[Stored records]
[Start of Attachment]
### src/rtl/fft_pkg.sv
// fft_pkg: shared widths, rounding constant and saturation bounds for the FFT datapath.
package fft_pkg;

    localparam int Q_DEF = 15;
    localparam int N_DEF = 256;

    function automatic int prod_w(input int qi, input int qd);
        return qi + qd + 2;
    endfunction

    function automatic longint rnd_k(input int qd);
        return longint'(1) << (qd - 1);
    endfunction

    function automatic longint sat_hi(input int q);
        return (longint'(1) << q) - 1;
    endfunction

    function automatic longint sat_lo(input int q);
        return -(longint'(1) << q);
    endfunction

endpackage

### src/rtl/fft_cmul.sv
// fft_cmul: two-cycle complex multiply b*W with half-up rounding back to data scale.
module fft_cmul
    import fft_pkg::*;
#(
    parameter int QI = Q_DEF,
    parameter int QD = Q_DEF
) (
    input  logic          clk,
    input  logic          reset,
    input  logic          i_valid,
    input  logic [QI:0]   i_br,
    input  logic [QI:0]   i_bi,
    input  logic [QD:0]   i_wr,
    input  logic [QD:0]   i_wi,
    output logic          o_valid,
    output logic [QI+3:0] o_tr,
    output logic [QI+3:0] o_ti
);

    localparam int PW = prod_w(QI, QD);
    localparam int SW = PW + 1;
    localparam logic signed [SW-1:0] RND = SW'(rnd_k(QD));

    logic signed [PW-1:0] r_rr, r_ii, r_ri, r_ir;
    logic                 r_v1;
    logic signed [SW-1:0] w_tr, w_ti;

    always_comb begin
        w_tr = SW'(r_rr) - SW'(r_ii) + RND;
        w_ti = SW'(r_ri) + SW'(r_ir) + RND;
    end

    // Result keeps two headroom bits: (-1)*(-1) on both terms reaches +2^(QI+1).
    always_ff @(posedge clk or posedge reset) begin
        if (reset) begin
            r_rr    <= '0;
            r_ii    <= '0;
            r_ri    <= '0;
            r_ir    <= '0;
            r_v1    <= 1'b0;
            o_tr    <= '0;
            o_ti    <= '0;
            o_valid <= 1'b0;
        end else begin
            r_rr    <= PW'($signed(i_br)) * PW'($signed(i_wr));
            r_ii    <= PW'($signed(i_bi)) * PW'($signed(i_wi));
            r_ri    <= PW'($signed(i_br)) * PW'($signed(i_wi));
            r_ir    <= PW'($signed(i_bi)) * PW'($signed(i_wr));
            r_v1    <= i_valid;
            o_tr    <= (QI + 4)'(w_tr >>> QD);
            o_ti    <= (QI + 4)'(w_ti >>> QD);
            o_valid <= r_v1;
        end
    end

endmodule
`src/rtl/axil_servo_array.sv`:
```
// axil_servo_array
//   Multi-channel AXI4-Lite servo peripheral. NUM_CH PWM servo channels share
//   one frame counter; each channel has a target angle, a slewed current angle
//   and a latched enable. Enable and angle changes take effect only at frame
//   boundaries, so pulses are never truncated or stretched mid-frame.
//
//   Register map (byte offsets from BASE_ADDR):
//     0x00 CTRL     RW  [NUM_CH-1:0] enable mask
//     0x04 STATUS   RO  [NUM_CH-1:0] ch_active
//     0x08 STEP     RW  [7:0] max degrees per frame (0 = jump)
//     0x10+4*i ANGLE_i  RW  write [7:0] target (0..180),
//                           read {16'b0, current[7:0], target[7:0]}
//
//   Ports:
//     ACLK, ARESETn         clock, asynchronous active-low reset
//     AW*/W*/B*             AXI4-Lite write address / data / response
//     AR*/R*                AXI4-Lite read address / data
//     pwm_out[NUM_CH]       registered servo pulse per channel
//     ch_active[NUM_CH]     enable mask latched at the last frame boundary
//
//   Handshakes: a transfer happens on a channel in any cycle where both VALID
//   and READY are high at the rising edge of ACLK. VALID is held with stable
//   payload until that edge; READY never depends on the same channel's VALID.
module axil_servo_array #(
  parameter logic [31:0] BASE_ADDR     = 32'h4000_0000,
  parameter int          NUM_CH        = 4,
  parameter int          PERIOD_CYC    = 1_000_000,
  parameter int          PULSE_MIN_CYC = 25_000,
  parameter int          CYC_PER_DEG   = 556
) (
  input  logic              ACLK,
  input  logic              ARESETn,
  input  logic [31:0]       AWADDR,
  input  logic              AWVALID,
  output logic              AWREADY,
  input  logic [2:0]        AWPROT,
  input  logic [31:0]       WDATA,
  input  logic [3:0]        WSTRB,
  input  logic              WVALID,
  output logic              WREADY,
  output logic              BVALID,
  input  logic              BREADY,
  output logic [1:0]        BRESP,
  input  logic [31:0]       ARADDR,
  input  logic              ARVALID,
  output logic              ARREADY,
  input  logic [2:0]        ARPROT,
  output logic [31:0]       RDATA,
  output logic [1:0]        RRESP,
  output logic              RVALID,
  input  logic              RREADY,
  output logic [NUM_CH-1:0] pwm_out,
  output logic [NUM_CH-1:0] ch_active
);

  if (NUM_CH < 1 || NUM_CH > 8) begin : g_bad_num_ch
    $error("axil_servo_array: NUM_CH must be in 1..8");
  end
  if (PULSE_MIN_CYC + 180 * CYC_PER_DEG >= PERIOD_CYC) begin : g_bad_timing
    $error("axil_servo_array: maximum pulse does not fit in PWM frame");
  end

  localparam logic [1:0]  RESP_OKAY   = 2'b00;
  localparam logic [1:0]  RESP_SLVERR = 2'b10;
  localparam logic [31:0] CH_MASK     = (32'd1 << NUM_CH) - 32'd1;
  localparam logic [31:0] LAST_CNT    = 32'(PERIOD_CYC - 1);

  // Write path state
  logic              aw_held_q, aw_held_d;
  logic [31:0]       aw_addr_q, aw_addr_d;
  logic              w_held_q,  w_held_d;
  logic [31:0]       w_data_q,  w_data_d;
  logic [3:0]        w_strb_q,  w_strb_d;
  logic              bvalid_q,  bvalid_d;
  logic [1:0]        bresp_q,   bresp_d;
  // Read path state
  logic              rvalid_q,  rvalid_d;
  logic [31:0]       rdata_q,   rdata_d;
  logic [1:0]        rresp_q,   rresp_d;
  // Registers and PWM engine
  logic [NUM_CH-1:0] ctrl_q,      ctrl_d;
  logic [7:0]        step_q,      step_d;
  logic [7:0]        target_q  [NUM_CH];
  logic [7:0]        target_d  [NUM_CH];
  logic [7:0]        current_q [NUM_CH];
  logic [7:0]        current_d [NUM_CH];
  logic [NUM_CH-1:0] ch_active_q, ch_active_d;
  logic [NUM_CH-1:0] pwm_q,       pwm_d;
  logic [31:0]       cnt_q,       cnt_d;

  logic [31:0] w_off;
  logic [31:0] ar_off;
  logic        frame_end;
  logic        unused_ok;

  assign w_off     = aw_addr_q - BASE_ADDR;
  assign ar_off    = ARADDR - BASE_ADDR;
  assign frame_end = (cnt_q == LAST_CNT);
  assign unused_ok = ^{AWPROT, ARPROT};

  assign AWREADY   = !aw_held_q && !bvalid_q;
  assign WREADY    = !w_held_q && !bvalid_q;
  assign BVALID    = bvalid_q;
  assign BRESP     = bresp_q;
  assign ARREADY   = !rvalid_q;
  assign RVALID    = rvalid_q;
  assign RDATA     = rdata_q;
  assign RRESP     = rresp_q;
  assign pwm_out   = pwm_q;
  assign ch_active = ch_active_q;

  // Move current one slew step toward target; STEP=0 jumps straight there.
  function automatic logic [7:0] slew(input logic [7:0] cur,
                                      input logic [7:0] tgt,
                                      input logic [7:0] step);
    logic [7:0] diff;
    diff = (tgt > cur) ? (tgt - cur) : (cur - tgt);
    if (step == 8'd0 || diff <= step) return tgt;
    else if (tgt > cur)               return cur + step;
    else                              return cur - step;
  endfunction

  // Write channel: independent AW/W holds, then one commit cycle.
  always_comb begin
    aw_held_d = aw_held_q;
    aw_addr_d = aw_addr_q;
    w_held_d  = w_held_q;
    w_data_d  = w_data_q;
    w_strb_d  = w_strb_q;
    bvalid_d  = bvalid_q;
    bresp_d   = bresp_q;
    ctrl_d    = ctrl_q;
    step_d    = step_q;
    target_d  = target_q;

    if (AWVALID && AWREADY) begin
      aw_held_d = 1'b1;
      aw_addr_d = AWADDR;
    end
    if (WVALID && WREADY) begin
      w_held_d = 1'b1;
      w_data_d = WDATA;
      w_strb_d = WSTRB;
    end
    if (bvalid_q && BREADY) bvalid_d = 1'b0;

    // Both holds can only be set while BVALID is low, so the commit never
    // collides with a pending response.
    if (aw_held_q && w_held_q) begin
      aw_held_d = 1'b0;
      w_held_d  = 1'b0;
      bvalid_d  = 1'b1;
      bresp_d   = RESP_SLVERR;
      if (w_strb_q == 4'hF && w_off[1:0] == 2'b00) begin
        if (w_off == 32'h0) begin
          if ((w_data_q & ~CH_MASK) == 32'h0) begin
            ctrl_d  = w_data_q[NUM_CH-1:0];
            bresp_d = RESP_OKAY;
          end
        end else if (w_off == 32'h8) begin
          step_d  = w_data_q[7:0];
          bresp_d = RESP_OKAY;
        end else begin
          for (int i = 0; i < NUM_CH; i++) begin
            if (w_off == 32'h10 + 32'(4 * i) && w_data_q <= 32'd180) begin
              target_d[i] = w_data_q[7:0];
              bresp_d     = RESP_OKAY;
            end
          end
        end
      end
    end
  end

  // Read channel: decode on the AR handshake, hold response until RREADY.
  always_comb begin
    rvalid_d = rvalid_q;
    rdata_d  = rdata_q;
    rresp_d  = rresp_q;
    if (rvalid_q && RREADY) rvalid_d = 1'b0;
    if (ARVALID && ARREADY) begin
      rvalid_d = 1'b1;
      rdata_d  = 32'h0;
      rresp_d  = RESP_SLVERR;
      if (ar_off[1:0] == 2'b00) begin
        if (ar_off == 32'h0) begin
          rdata_d = 32'(ctrl_q);
          rresp_d = RESP_OKAY;
        end else if (ar_off == 32'h4) begin
          rdata_d = 32'(ch_active_q);
          rresp_d = RESP_OKAY;
        end else if (ar_off == 32'h8) begin
          rdata_d = {24'h0, step_q};
          rresp_d = RESP_OKAY;
        end else begin
          for (int i = 0; i < NUM_CH; i++) begin
            if (ar_off == 32'h10 + 32'(4 * i)) begin
              rdata_d = {16'h0, current_q[i], target_q[i]};
              rresp_d = RESP_OKAY;
            end
          end
        end
      end
    end
  end

  // PWM engine. Register writes landing on the boundary edge are seen here
  // through the _q values, so they apply one frame later.
  always_comb begin
    cnt_d       = frame_end ? 32'h0 : cnt_q + 32'd1;
    ch_active_d = frame_end ? ctrl_q : ch_active_q;
    for (int i = 0; i < NUM_CH; i++) begin
      current_d[i] = frame_end ? slew(current_q[i], target_q[i], step_q)
                               : current_q[i];
      pwm_d[i]     = ch_active_q[i] &&
                     (cnt_q < 32'(PULSE_MIN_CYC) +
                              32'(current_q[i]) * 32'(CYC_PER_DEG));
    end
  end

  always_ff @(posedge ACLK or negedge ARESETn) begin
    if (!ARESETn) begin
      aw_held_q   <= 1'b0;
      aw_addr_q   <= 32'h0;
      w_held_q    <= 1'b0;
      w_data_q    <= 32'h0;
      w_strb_q    <= 4'h0;
      bvalid_q    <= 1'b0;
      bresp_q     <= 2'b00;
      rvalid_q    <= 1'b0;
      rdata_q     <= 32'h0;
      rresp_q     <= 2'b00;
      ctrl_q      <= '0;
      step_q      <= 8'h0;
      ch_active_q <= '0;
      pwm_q       <= '0;
      cnt_q       <= 32'h0;
      for (int i = 0; i < NUM_CH; i++) begin
        target_q[i]  <= 8'h0;
        current_q[i] <= 8'h0;
      end
    end else begin
      aw_held_q   <= aw_held_d;
      aw_addr_q   <= aw_addr_d;
      w_held_q    <= w_held_d;
      w_data_q    <= w_data_d;
      w_strb_q    <= w_strb_d;
      bvalid_q    <= bvalid_d;
      bresp_q     <= bresp_d;
      rvalid_q    <= rvalid_d;
      rdata_q     <= rdata_d;
      rresp_q     <= rresp_d;
      ctrl_q      <= ctrl_d;
      step_q      <= step_d;
      ch_active_q <= ch_active_d;
      pwm_q       <= pwm_d;
      cnt_q       <= cnt_d;
      target_q    <= target_d;
      current_q   <= current_d;
    end
  end

endmodule

```
`config.mk`:
```
export PLATFORM = sky130hd
export DESIGN_NAME = axil_servo_array
export DESIGN_NICKNAME = d
export VERILOG_FILES = /design/src/rtl/axil_servo_array.sv
export SDC_FILE = /design/constraint.sdc
export NUM_CORES = 1
export LEC_CHECK = 0
export ABC_AREA = 1
export CAP_MARGIN = 0
export CORE_ASPECT_RATIO = 1.5
export CORE_UTILIZATION = 35
export CTS_CLUSTER_SIZE = 20
export DETAILED_ROUTE_END_ITERATION = 12
export GPL_TIMING_DRIVEN = 1
export PLACE_DENSITY_LB_ADDON = 0.05
export SYNTH_ARGS = -nofsm -noshare
export SYNTH_HDL_FRONTEND = slang
export SYNTH_SLANG_ARGS = --single-unit
```
`constraint.sdc`:
```
create_clock -name ACLK -period 9.5 [get_ports ACLK]
set_input_delay 1.425 -clock ACLK [delete_from_list [all_inputs] [get_ports ACLK]]
set_output_delay 1.425 -clock ACLK [all_outputs]
set_load 0.05 [all_outputs]
```
==> qor.txt <==
Antenna violations before repair - 0
Row cnt - 113
DRT Pass-1 Iters - 6
RR Endpoint - pwm_out[3]
Antenna viol nets, final - 0
Primary FF master, synth - dfrtp_1
CTS tree - built
I/O pin count - 162
Yosys top cell area share - 0.231
Fmax - 0.208 GHz
Total of max-cap violations - 0
Multiplexer share of the synthesized area - 0.0114
EDFF count, synth - 0
Global-route wire length before repair - 116 mm
Data required, critical path - 9950 ps
TNS Setup - 0 ps
PwrDens - 104 nW/um^2
Startpoint Class - flop
CP Max Fanout - 10
Synth Area in Compound Gates - 0.111
Most used cell, CP - nand2_1
Clock Latency Late Sink - 560 ps
Crit path capture type - flop
Clock buffer depth - 3
Final Hold Fails - 0
Post-cts sizing count - 0
Synth Area in XOR/XNOR - 0.0529
Post-CTS setup repair buffer count - 0
Largest net degree at the start of global routing - 81
Simple-gate share of the synthesized area - 0.265
Status - complete, no violations
Nets@finish - 3700
Top Family by Delay on Critical Path - adder cells
Root Buffer Master - clkbuf_16
Core area - 63200 sq um
Crit path kind - flop to flop
#FFs+latches synth - 206
FF-to-FF setup slack - 4700 ps
Worst Path Buf+Inv - 2
Largest area contributor in the netlist - dfrtp_1
Critical Path AT - 5250 ps
Worst stage delay on the critical path - 710 ps
Global placement routability congestion - 0.929
Hold Crit Start - RDATA[13]
Cell area after synthesis - 22300 sq um
Main combinational cell family by area after synthesis - simple AND/OR/NAND/NOR gates
Lkg Pwr - 0.0139 uW
Sequential area share after synthesis - 0.231
Initial DRC count - 916
Setup violators final - 0
Adder-Cell Fraction of Synth Area - 0.223
Dpl hpwl - 60.7 mm
# diodes - 0
WL per Instance - 18.6 microns
Max Slew Vio Count - 0
Number of I/O port buffers - 137
All-Layer GR Usage - 0.231
Most frequent cell after synthesis - nand2_1
Number of global-route vias before repair - 20700
CTS H-tree depth - 1
Max-slew headroom - 0.280
Clock-pin slew on the worst setup and hold paths - 60 ps
GRT Residual Overflow - 0
Min-delay worst type - flop to flop
Die Wd - 208 microns
Clock Skews - 12.3 ps
WHS Path Cells - 2
Drc violations - 0
Vias per cell - 5.08
Reg2reg path depth - 19
Crit path cell chain - ha_1 -> inv_1 -> fa_1 -> fa_1 -> inv_1 -> ha_1 -> nand2_1 -> nor2_1 -> nand2_1 -> nand2_1 -> xor2_1 -> nand3_1 -> nand2_1 -> xor2_1 -> ha_1 -> a21oi_1 -> o21ai_0 -> o21bai_1 -> a21oi_1
Share of cells above drive strength 1 - 0.0523
Synth area leaders - dfrtp_1 23%, ha_1 19%, nand2_1 12%, inv_1 8.0%, nand3_1 4.6%
Peak VDD IR - 0.172 mV
R2r startpoint - current_q[1]
Design area - 25300 sq um
Slowest CP cell - dfrtp_1
Syn Area/Cell - 7.22 sq um
CP Launch Point - current_q[1]
Distinct cell type count after synthesis - 56
Effective utilization at floorplan - 0.353
Cts bufs inserted - 27
Ys Warns - 0
Placed cell areas - 24400 sq um
Slew @ Worst Pin - 1080 ps
Unrepaired setup endpoints after global routing - false
TritonCTS Sinks - 206
Commonest cells post-synth - 711 x nand2_1, 476 x inv_1, 334 x ha_1
Minimum clock period - 4800 ps
Drt total wl - 75.2 mm
Die Height - 311 microns
Die footprint - 64900 sq um
Area growth, synth to finish - 13.1%
Post-route clock period utilization - 0.505
FFs w/ async S/R, synth - 1.00
Syn Inst Count - 3094
Via count - 20500
Hold endpoint - RDATA[13]
Post-CTS Hold Fix Bufs - 0
worst max path at each step:
stage,end,slack (ps),cells after the start
global route,current_q[5],4310,21
global placement,pwm_out[3],4690,19
detailed placement,pwm_out[3],4710,19
finish,pwm_out[3],4700,19
floorplan,pwm_out[0],5540,19
CTS,pwm_out[3],4690,19
cell type report:
type | instances | area, sq um
Clock inverter | 13 | 160
Inverter | 503 | 1890
Timing Repair Buffer | 141 | 1410
Multi-Input combinational cell | 2334 | 14900
Fill cell | 6698 | 37900
Sequential cell | 206 | 5150
Clock buffer | 35 | 746
Tap cell | 805 | 1010
worst register-to-register path, delay by kind of cell (launching register included):
family,cells,cell delay [ps]
adders and majority gates,5,1950
and+or+nand+nor,6,710
AOI/OAI and AO/OA,4,710
DFF,1,710
xor gates and xnor gates,2,500
buffers and inverters,2,110
power breakdown:
group	switching (uW)	leakage, uW	internal (uW)
Sequential	111	0.00265	1020
Combinational	256	0.0108	169
Clock	427	0.000441	634
registers in the layout, indices dropped and copies added, names as in the netlist, 4 cells and up:
name and count:
w_data_q 32, aw_addr_q 32, current_q 32, w_strb_q 4, ch_active 4, target_q 32
pwm_out 4, cnt_q 32, RDATA 16, ctrl_q 4, step_q 8
placed cells by master, fill, tap and decap left out, types with 13 or more instances in the layout:
master           count
nor3_1              43
nand3_1            205
a21o_1              16
clkbuf_16           27
dfrtp_1            206
a21oi_1            196
nor2_1             237
xnor2_1             31
o21ai_1             20
o21ai_0            122
o211ai_1            25
mux2_2              19
fa_1                40
clkdlybuf4s50_1    136
ha_1               334
nand4_1             61
nand3_2             13
xor2_1             104
nand2_1            709
conb_1              22
inv_2               20
inv_1              476
per-stage QoR:
stage	cells	total power [uW]	worst slack (ps)	hold WS, ps	utilization
after floorplan	3114	1400	5540	459	-
after global placement	3989	1570	4690	467	0.386
after detailed placement	3989	1580	4710	465	0.386
after CTS	4037	2660	4690	485	0.400
after global routing	4037	2760	4310	506	0.400
final	4037	2620	4700	485	0.400
metal layers:
metal	GRT usage	wire length, microns	vias to the layer above
li1	-	-	10300
met1	0.250	29200	9582
met2	0.438	39000	474
met3	0.0228	2710	154
met4	0.120	4200	0
met5	0	0	-
logic make-up after synthesis:
kind of cell | Yosys count
AO/OA/AOI/OAI | 442
XOR/XNOR | 135
adder cells (fa/ha/maj) | 374
buffers and inverters | 574
flip-flops | 206
multiplexers | 23
other | 2
AND/OR/NAND/NOR | 1338
No activity file was read; power rests on OpenSTA's default activity.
[End of Attachment]
» **What the task requires**
Provide the count of lines in the data above that include the word "headroom", with no added text.

» **Output for this task**
2